We knew the numbers would be bad and, on Thursday, we got to see just how bad.
Roughly 117,000 Albertans were among the one million Canadians who lost their jobs in March, in the wake of the widescale economic shutdown due to the COVID-19 pandemic.
“We were anticipating losses of this magnitude and we saw similar developments in the United States,” University of Calgary economist Trevor Tombe said of the new numbers from Statistics Canada.
“But this is just the start of the labour market disruptions,” he warned.
To say these figures are unprecedented would be an understatement.
The national employment reduction in March represented about five per cent of the country’s total labour force, Tombe noted. Prior to this, he said the worst monthly declines in recorded history came in the 1930s, during the Great Depression, and those were in the neighbourhood of 2.5 to three per cent.
“So this five-per-cent drop is the sharpest, fastest, largest monthly decline — ever,” Tombe said.
Overall, Alberta’s employment declined roughly on par with the national average.
But a closer look at the data reveals how young people in particular have been affeced by this unusual economic situation, where large swaths of the economy have been deliberately shut down.
Among Albertans over the age of 25, the employment decline was around three per cent. That’s no small thing; it’s still Depression-era stuff.
But the job losses among young people — especially young women — have been truly staggering.
There were roughly 285,000 Albertans under the age of 25 who were working in February, according to Statistics Canada. That fell to roughly 231,000 in March, a decline of 18.9 per cent.
Among young female workers, in particular, the decline was even larger: 23.4 per cent or roughly 34,000 of them.
These stunning numbers are related to the types of jobs that have evaporated during the public-health crisis.
Tombe noted that losses in service-sector jobs effectively accounted for Alberta’s entire employment decline in March.
Think of all those restaurants that have closed.
All the retail shops that have shuttered or moved to online-only sales.
The cafes and bars that are no longer able to serve customers.
Younger people tend to make up a disproportionate number of the workers in these types of roles, which were the first to be hit by the pandemic countermeasures.
Kelly Louch was working as a bartender at an Original Joe’s restaurant in Calgary, until the restaurant shut down due to the pandemic. She said almost all the staff were laid off.
At age 28, she said she’s more financially secure than many of her friends and peers who have also lost work.
“We have so many group chats going on and people are messaging every day and stressed out,” she said.
“In the industry, it’s really hard to save money because it’s so inconsistent. So there will be good months and bad months, so if you save one month you have to use it the next month. So I think a lot of people went into this with no savings.”

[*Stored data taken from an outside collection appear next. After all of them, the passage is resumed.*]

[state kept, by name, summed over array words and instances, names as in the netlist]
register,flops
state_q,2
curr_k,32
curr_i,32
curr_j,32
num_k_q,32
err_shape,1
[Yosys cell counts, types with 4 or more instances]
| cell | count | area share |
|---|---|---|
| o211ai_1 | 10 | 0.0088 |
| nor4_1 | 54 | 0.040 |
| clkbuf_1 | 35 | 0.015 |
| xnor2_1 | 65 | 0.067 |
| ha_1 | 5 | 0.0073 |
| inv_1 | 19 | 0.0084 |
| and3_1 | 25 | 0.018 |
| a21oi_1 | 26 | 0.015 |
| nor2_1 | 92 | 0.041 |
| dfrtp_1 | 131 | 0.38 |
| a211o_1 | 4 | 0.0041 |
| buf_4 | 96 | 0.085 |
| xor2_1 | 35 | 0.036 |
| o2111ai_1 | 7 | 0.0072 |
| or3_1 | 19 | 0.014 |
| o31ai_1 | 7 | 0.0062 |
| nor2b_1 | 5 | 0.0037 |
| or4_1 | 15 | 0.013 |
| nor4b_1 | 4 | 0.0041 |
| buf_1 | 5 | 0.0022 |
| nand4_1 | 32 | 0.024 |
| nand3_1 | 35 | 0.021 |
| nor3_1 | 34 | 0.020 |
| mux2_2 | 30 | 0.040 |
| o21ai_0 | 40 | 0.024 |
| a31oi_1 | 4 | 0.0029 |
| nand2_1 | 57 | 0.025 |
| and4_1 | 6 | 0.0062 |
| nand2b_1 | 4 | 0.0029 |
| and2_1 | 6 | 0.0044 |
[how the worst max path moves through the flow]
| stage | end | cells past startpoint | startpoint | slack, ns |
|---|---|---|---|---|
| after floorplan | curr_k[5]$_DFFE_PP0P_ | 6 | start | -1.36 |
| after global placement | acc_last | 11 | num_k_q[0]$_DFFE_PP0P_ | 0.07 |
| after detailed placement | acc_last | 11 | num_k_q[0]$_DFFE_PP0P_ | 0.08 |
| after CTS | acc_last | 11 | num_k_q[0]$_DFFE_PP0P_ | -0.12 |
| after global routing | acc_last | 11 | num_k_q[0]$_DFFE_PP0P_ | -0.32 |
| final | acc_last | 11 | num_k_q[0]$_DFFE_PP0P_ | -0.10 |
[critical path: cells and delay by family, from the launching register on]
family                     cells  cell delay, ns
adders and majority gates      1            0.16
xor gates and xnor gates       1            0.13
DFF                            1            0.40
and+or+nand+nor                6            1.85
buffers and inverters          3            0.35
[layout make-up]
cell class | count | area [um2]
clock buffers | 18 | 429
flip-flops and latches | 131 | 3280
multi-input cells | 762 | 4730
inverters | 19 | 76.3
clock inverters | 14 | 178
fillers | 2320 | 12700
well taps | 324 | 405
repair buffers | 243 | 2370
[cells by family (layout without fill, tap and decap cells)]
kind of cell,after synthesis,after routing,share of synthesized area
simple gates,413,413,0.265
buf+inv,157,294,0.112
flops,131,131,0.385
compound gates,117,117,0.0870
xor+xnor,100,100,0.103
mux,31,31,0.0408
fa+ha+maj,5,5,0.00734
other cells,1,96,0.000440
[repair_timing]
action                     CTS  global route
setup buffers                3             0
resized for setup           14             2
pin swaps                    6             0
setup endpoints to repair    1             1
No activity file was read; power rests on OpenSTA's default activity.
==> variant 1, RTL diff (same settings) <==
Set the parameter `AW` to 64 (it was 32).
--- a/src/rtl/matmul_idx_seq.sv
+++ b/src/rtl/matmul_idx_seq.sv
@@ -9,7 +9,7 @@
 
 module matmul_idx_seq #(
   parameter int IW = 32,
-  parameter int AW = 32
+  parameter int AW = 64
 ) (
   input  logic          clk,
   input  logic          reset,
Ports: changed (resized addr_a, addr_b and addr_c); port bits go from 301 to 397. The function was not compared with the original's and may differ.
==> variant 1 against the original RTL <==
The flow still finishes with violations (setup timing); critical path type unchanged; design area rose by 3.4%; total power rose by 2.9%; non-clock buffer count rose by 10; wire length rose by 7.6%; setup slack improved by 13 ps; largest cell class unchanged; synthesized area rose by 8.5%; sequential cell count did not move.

If there’s a silver lining in all this, it’s that what we’re experiencing is by no means a normal recession.
“This decline in employment is very different than other recessions in the past, because this one is a public health measure, where governments are shutting down by choice,” Tombe said.

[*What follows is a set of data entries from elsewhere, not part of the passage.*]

`src/rtl/rc_pkg.sv`:
```
// Shared constants, state encoding and debug view for the rate_controller
// front-end sequencer.
package rc_pkg;

   localparam logic [7:0] CONFIG_PHASE = 8'hC0;
   localparam logic [7:0] DATA_PHASE   = 8'h5F;
   localparam logic [7:0] NULL_TAG     = 8'h00;

   localparam int PARAM_SIZE = 32;
   localparam int OFF_D      = 0;
   localparam int OFF_N      = 32;
   localparam int OFF_P      = 64;
   localparam int OFF_Q      = 96;
   localparam int OFF_F      = 128;

   typedef enum logic [2:0] {
      IDLE,
      CFG_SEND,
      CFG_ACK,
      DATA,
      GAP,
      NULL_SEND
   } rc_state_t;

   typedef struct packed {
      rc_state_t state;
      logic      configured;
      logic      pkt_open;
   } rc_dbg_t;

   // A config is unusable when it asks for zero flits or a fill beyond the period.
   function automatic logic cfg_bad(input logic [31:0] n, input logic [31:0] p,
                                    input logic [31:0] f);
      return (n == 32'd0) || (f > p);
   endfunction

endpackage

```
`src/rtl/rc_down_counter.sv`:
```
// 32-bit loadable down counter that stops at zero; used as gap timer and ack timeout.
module rc_down_counter
   import rc_pkg::*;
(
   input  logic                  clk,
   input  logic                  reset,
   input  logic                  i_load,
   input  logic [PARAM_SIZE-1:0] i_load_val,
   input  logic                  i_dec,
   output logic [PARAM_SIZE-1:0] o_count,
   output logic                  o_zero
);

   logic [PARAM_SIZE-1:0] r_count;

   always_ff @(posedge clk or negedge reset) begin
      if (!reset) begin
         r_count <= '0;
      end else if (i_load) begin
         r_count <= i_load_val;
      end else if (i_dec && (r_count != '0)) begin
         r_count <= r_count - 1'b1;
      end
   end

   assign o_count = r_count;
   assign o_zero  = (r_count == '0);

endmodule

```
`src/rtl/rc_sequencer.sv`:
```
// Front-end sequencer: sends the config flit, waits for the null-flit ack,
// then forwards tagged payload with a programmable gap and a trailing null flit.
module rc_sequencer
   import rc_pkg::*;
#(
   parameter int DATA_W      = 256,
   parameter int USER_W      = DATA_W / 2,
   parameter int TAG_W       = DATA_W / 8,
   parameter int ACK_TIMEOUT = 1024
) (
   input  logic              clk,
   input  logic              reset,
   input  logic              cfg_valid,
   output logic              cfg_ready,
   input  logic [31:0]       cfg_d,
   input  logic [31:0]       cfg_n,
   input  logic [31:0]       cfg_p,
   input  logic [31:0]       cfg_q,
   input  logic [31:0]       cfg_f,
   input  logic              src_tvalid,
   input  logic [DATA_W-1:0] src_tdata,
   input  logic [USER_W-1:0] src_tuser,
   input  logic [TAG_W-1:0]  src_tstrb,
   input  logic              src_tlast,
   output logic              src_tready,
   output logic              rc_in_tvalid,
   output logic [DATA_W-1:0] rc_in_tdata,
   output logic [USER_W-1:0] rc_in_tuser,
   output logic [TAG_W-1:0]  rc_in_tstrb,
   output logic              rc_in_tlast,
   output logic [TAG_W-1:0]  rc_in_tag,
   input  logic              rc_in_tready,
   input  logic              mon_tvalid,
   input  logic              mon_tready,
   input  logic              mon_tlast,
   input  logic [TAG_W-1:0]  mon_tag,
   output logic              busy,
   output logic              cfg_err,
   output logic [31:0]       pkt_count,
   output rc_dbg_t           dbg
);

   localparam logic [TAG_W-1:0] W_TAG_CFG  = TAG_W'(CONFIG_PHASE);
   localparam logic [TAG_W-1:0] W_TAG_DATA = TAG_W'(DATA_PHASE);
   localparam logic [TAG_W-1:0] W_TAG_NULL = TAG_W'(NULL_TAG);

   rc_state_t   r_state;
   logic [31:0] r_d, r_n, r_p, r_q, r_f;
   logic        r_configured;
   logic        r_pkt_open;
   logic        r_cfg_err;
   logic [31:0] r_pkt_count;

   logic              w_cfg_bad;
   logic              w_cfg_take;
   logic              w_cfg_accept;
   logic              w_src_hs;
   logic              w_null_hs;
   logic              w_ack;
   logic              w_gap_load;
   logic              w_ack_load;
   logic [31:0]       w_gap_cnt;
   logic              w_gap_zero;
   logic [31:0]       w_ack_cnt;
   logic              w_ack_zero;
   logic              w_gap_exit;
   logic              w_ack_exit;
   logic [DATA_W-1:0] w_cfg_data;

   // Config outranks payload in DATA only while no packet is in flight.
   assign w_cfg_bad    = cfg_bad(cfg_n, cfg_p, cfg_f);
   assign w_cfg_take   = (r_state == DATA) && cfg_valid && !r_pkt_open;
   assign w_cfg_accept = cfg_valid && !w_cfg_bad && ((r_state == IDLE) || w_cfg_take);
   assign w_src_hs     = (r_state == DATA) && !w_cfg_take && src_tvalid && rc_in_tready;
   assign w_null_hs    = (r_state == NULL_SEND) && rc_in_tready;
   assign w_ack        = mon_tvalid && mon_tready && mon_tlast && (mon_tag == W_TAG_NULL);

   assign w_gap_load = (r_d != 32'd0) && ((w_src_hs && !src_tlast) || w_null_hs);
   assign w_ack_load = (r_state == CFG_SEND) && rc_in_tready;
   assign w_gap_exit = (w_gap_cnt == 32'd1) || w_gap_zero;
   assign w_ack_exit = (w_ack_cnt == 32'd1) || w_ack_zero;

   rc_down_counter u_gap_timer (
      .clk        (clk),
      .reset      (reset),
      .i_load     (w_gap_load),
      .i_load_val (r_d),
      .i_dec      (r_state == GAP),
      .o_count    (w_gap_cnt),
      .o_zero     (w_gap_zero)
   );

   rc_down_counter u_ack_timer (
      .clk        (clk),
      .reset      (reset),
      .i_load     (w_ack_load),
      .i_load_val (32'(ACK_TIMEOUT)),
      .i_dec      ((r_state == CFG_ACK) && !w_ack),
      .o_count    (w_ack_cnt),
      .o_zero     (w_ack_zero)
   );

   always_comb begin
      w_cfg_data = '0;
      w_cfg_data[OFF_D +: PARAM_SIZE] = r_d;
      w_cfg_data[OFF_N +: PARAM_SIZE] = r_n;
      w_cfg_data[OFF_P +: PARAM_SIZE] = r_p;
      w_cfg_data[OFF_Q +: PARAM_SIZE] = r_q;
      w_cfg_data[OFF_F +: PARAM_SIZE] = r_f;
   end

   always_comb begin
      cfg_ready    = 1'b0;
      src_tready   = 1'b0;
      rc_in_tvalid = 1'b0;
      rc_in_tdata  = '0;
      rc_in_tuser  = '0;
      rc_in_tstrb  = '0;
      rc_in_tlast  = 1'b0;
      rc_in_tag    = W_TAG_NULL;
      case (r_state)
         IDLE: begin
            // Gated by reset so every output reads 0 while reset is held.
            cfg_ready = reset;
         end
         CFG_SEND: begin
            rc_in_tvalid = 1'b1;
            rc_in_tdata  = w_cfg_data;
            rc_in_tstrb  = '1;
            rc_in_tlast  = 1'b1;
            rc_in_tag    = W_TAG_CFG;
         end
         DATA: begin
            cfg_ready    = !r_pkt_open;
            src_tready   = rc_in_tready && !w_cfg_take;
            rc_in_tvalid = src_tvalid && !w_cfg_take;
            rc_in_tdata  = src_tdata;
            rc_in_tuser  = src_tuser;
            rc_in_tstrb  = src_tstrb;
            rc_in_tlast  = src_tlast;
            rc_in_tag    = W_TAG_DATA;
         end
         NULL_SEND: begin
            rc_in_tvalid = 1'b1;
            rc_in_tlast  = 1'b1;
         end
         default: begin
            cfg_ready = 1'b0;
         end
      endcase
   end

   always_ff @(posedge clk or negedge reset) begin
      if (!reset) begin
         r_d <= '0;
         r_n <= '0;
         r_p <= '0;
         r_q <= '0;
         r_f <= '0;
      end else if (w_cfg_accept) begin
         r_d <= cfg_d;
         r_n <= cfg_n;
         r_p <= cfg_p;
         r_q <= cfg_q;
         r_f <= cfg_f;
      end
   end

   always_ff @(posedge clk or negedge reset) begin
      if (!reset) begin
         r_state      <= IDLE;
         r_configured <= 1'b0;
         r_pkt_open   <= 1'b0;
         r_cfg_err    <= 1'b0;
         r_pkt_count  <= '0;
      end else begin
         r_cfg_err <= 1'b0;
         case (r_state)
            IDLE: begin
               if (cfg_valid) begin
                  if (w_cfg_bad) r_cfg_err <= 1'b1;
                  else           r_state   <= CFG_SEND;
               end
            end
            CFG_SEND: begin
               if (rc_in_tready) r_state <= CFG_ACK;
            end
            CFG_ACK: begin
               if (w_ack) begin
                  r_configured <= 1'b1;
                  r_state      <= DATA;
               end else if (w_ack_exit) begin
                  r_cfg_err    <= 1'b1;
                  r_configured <= 1'b0;
                  r_state      <= IDLE;
               end
            end
            DATA: begin
               if (w_cfg_take) begin
                  if (w_cfg_bad) r_cfg_err <= 1'b1;
                  else           r_state   <= CFG_SEND;
               end else if (w_src_hs) begin
                  r_pkt_open <= !src_tlast;
                  if (src_tlast)           r_state <= NULL_SEND;
                  else if (r_d != 32'd0)   r_state <= GAP;
               end
            end
            GAP: begin
               if (w_gap_exit) r_state <= DATA;
            end
            NULL_SEND: begin
               if (rc_in_tready) begin
                  r_pkt_count <= r_pkt_count + 32'd1;
                  r_state     <= (r_d != 32'd0) ? GAP : DATA;
               end
            end
            default: r_state <= IDLE;
         endcase
      end
   end

   assign busy           = (r_state != IDLE);
   assign cfg_err        = r_cfg_err;
   assign pkt_count      = r_pkt_count;
   assign dbg.state      = r_state;
   assign dbg.configured = r_configured;
   assign dbg.pkt_open   = r_pkt_open;

endmodule

```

Governments are also “rolling out large-scale income support programs to bridge people and businesses through the crisis,” he noted.
“So ideally, of course, depending on how effective those measures are and how long this lasts, we will then start to relax these social-distancing restrictions when the health crisis passes and then we will see increases in activity and employment that are equally unprecedented,” Tombe said.
“So this we shouldn’t think of it as a normal recession. This is very, very different.”
But for now, we likely haven’t seen the worst of it.
Alberta faces a ‘twin challenge’
Tombe expects there are further economic effects that may have already begun but have yet to show up in the data.
“This March report covered just that week of March 15th. So, to get a full picture of what COVID means for employment and jobs in Canada, we’re going to have to wait until the next Labour Force Survey next month,” he said.
“Almost surely we’re going to see that employment losses were larger than what are reflected in this report.”
He said Alberta, in particular, is also dealing with the “twin challenge” of public health measures and rock-bottom oil prices that are projected to remain low for some time.
“The implications of low oil prices and the reduced activity in that sector was not evident in this report at all.”